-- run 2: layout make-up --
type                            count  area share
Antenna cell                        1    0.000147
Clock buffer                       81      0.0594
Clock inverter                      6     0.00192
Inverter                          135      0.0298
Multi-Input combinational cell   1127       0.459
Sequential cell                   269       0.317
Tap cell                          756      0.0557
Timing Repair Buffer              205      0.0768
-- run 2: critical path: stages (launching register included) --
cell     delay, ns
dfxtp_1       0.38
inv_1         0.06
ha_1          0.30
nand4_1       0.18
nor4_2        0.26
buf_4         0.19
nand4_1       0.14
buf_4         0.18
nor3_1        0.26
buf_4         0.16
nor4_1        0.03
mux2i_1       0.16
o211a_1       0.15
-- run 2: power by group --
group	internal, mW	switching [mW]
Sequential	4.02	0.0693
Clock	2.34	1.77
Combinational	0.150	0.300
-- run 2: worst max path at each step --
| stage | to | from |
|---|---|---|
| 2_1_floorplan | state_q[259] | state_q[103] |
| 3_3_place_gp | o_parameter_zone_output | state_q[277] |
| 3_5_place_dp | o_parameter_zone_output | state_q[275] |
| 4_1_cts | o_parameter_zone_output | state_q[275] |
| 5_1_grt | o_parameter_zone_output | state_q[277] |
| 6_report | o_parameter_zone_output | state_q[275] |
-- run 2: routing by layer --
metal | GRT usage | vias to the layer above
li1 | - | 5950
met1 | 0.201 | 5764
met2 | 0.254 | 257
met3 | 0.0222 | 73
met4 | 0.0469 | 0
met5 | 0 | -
$ cat config.mk
export PLATFORM = sky130hd
export DESIGN_NAME = swc_sleep_ctrl
export DESIGN_NICKNAME = d
export VERILOG_FILES = /design/src/hw/swc_pkg.sv /design/src/hw/swc_ost_timer.sv /design/src/hw/swc_sleep_ctrl.sv
export SDC_FILE = /design/constraint.sdc
export NUM_CORES = 1
export LEC_CHECK = 0
export ABC_AREA = 1
export BUFFER_PORTS_ARGS = -buffer_cell sky130_fd_sc_hd__buf_2
export CORE_ASPECT_RATIO = 0.5
export CORE_MARGIN = 2
export CORE_UTILIZATION = 43
export DETAILED_ROUTE_END_ITERATION = 10
export GPL_ROUTABILITY_DRIVEN = 0
export PLACE_DENSITY = 0.77
export RECOVER_POWER = 50
export SETUP_SLACK_MARGIN = 0.15
export SYNTH_ARGS = -nofsm -noshare
export SYNTH_HDL_FRONTEND = slang
export SYNTH_SLANG_ARGS = --single-unit
$ cat constraint.sdc
create_clock -name i_clock -period 1.4 [get_ports i_clock]
set_input_delay 0.21 -clock i_clock [delete_from_list [all_inputs] [get_ports i_clock]]
set_output_delay 0.21 -clock i_clock [all_outputs]
set_load 0.01 [all_outputs]
$ cat src/hw/swc_pkg.sv
// Purpose: shared constants and types for the sleep and wake controller
// Assumes: 25 MHz core clock
// Notes: register offsets are byte addresses on a 32-bit Avalon-MM slave
package swc_pkg;

  // ---------------------------------------------------------------
  // Register map
  // ---------------------------------------------------------------
  localparam logic [3:0] ADDR_CTRL = 4'h0;    // Control: watchdog enable, oscillator mode
  localparam logic [3:0] ADDR_STATUS = 4'h4;  // Status: flags, state, wake cause
  localparam logic [3:0] ADDR_INT_EN = 4'h8;  // Per-source wake enables

  // ---------------------------------------------------------------
  // Field positions
  // ---------------------------------------------------------------
  localparam int CTRL_WDT_EN_BIT = 0;
  localparam int CTRL_XTAL_BIT = 1;
  localparam int NUM_WAKE_SRC = 7;
  localparam logic [12:0] INT_VECTOR = 13'h0004;

  // ---------------------------------------------------------------
  // Reset values and timing
  // ---------------------------------------------------------------
  localparam logic [1:0] CTRL_RESET = 2'h0;
  localparam logic [6:0] INT_EN_RESET = 7'h00;
  localparam int OST_PERIODS = 1024;          // Oscillator start-up in oscillator periods
  localparam int OST_CYCLES = OST_PERIODS;    // One core clock per oscillator period
  localparam logic [10:0] OST_LAST = 11'(OST_CYCLES - 1);

  // Controller states
  typedef enum logic [2:0] {
    ST_RUN,
    ST_SLEEP,
    ST_OST,
    ST_RESUME
  } swc_state_type;

  // Wake causes
  typedef enum logic [1:0] {
    WAKE_NONE,
    WAKE_WDT,
    WAKE_INT
  } swc_cause_type;

endpackage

════════════════════

### Problem details
Copy all lines from the material that contain "group".

### Your response
-- run 2: power by group --
group	internal, mW	switching [mW]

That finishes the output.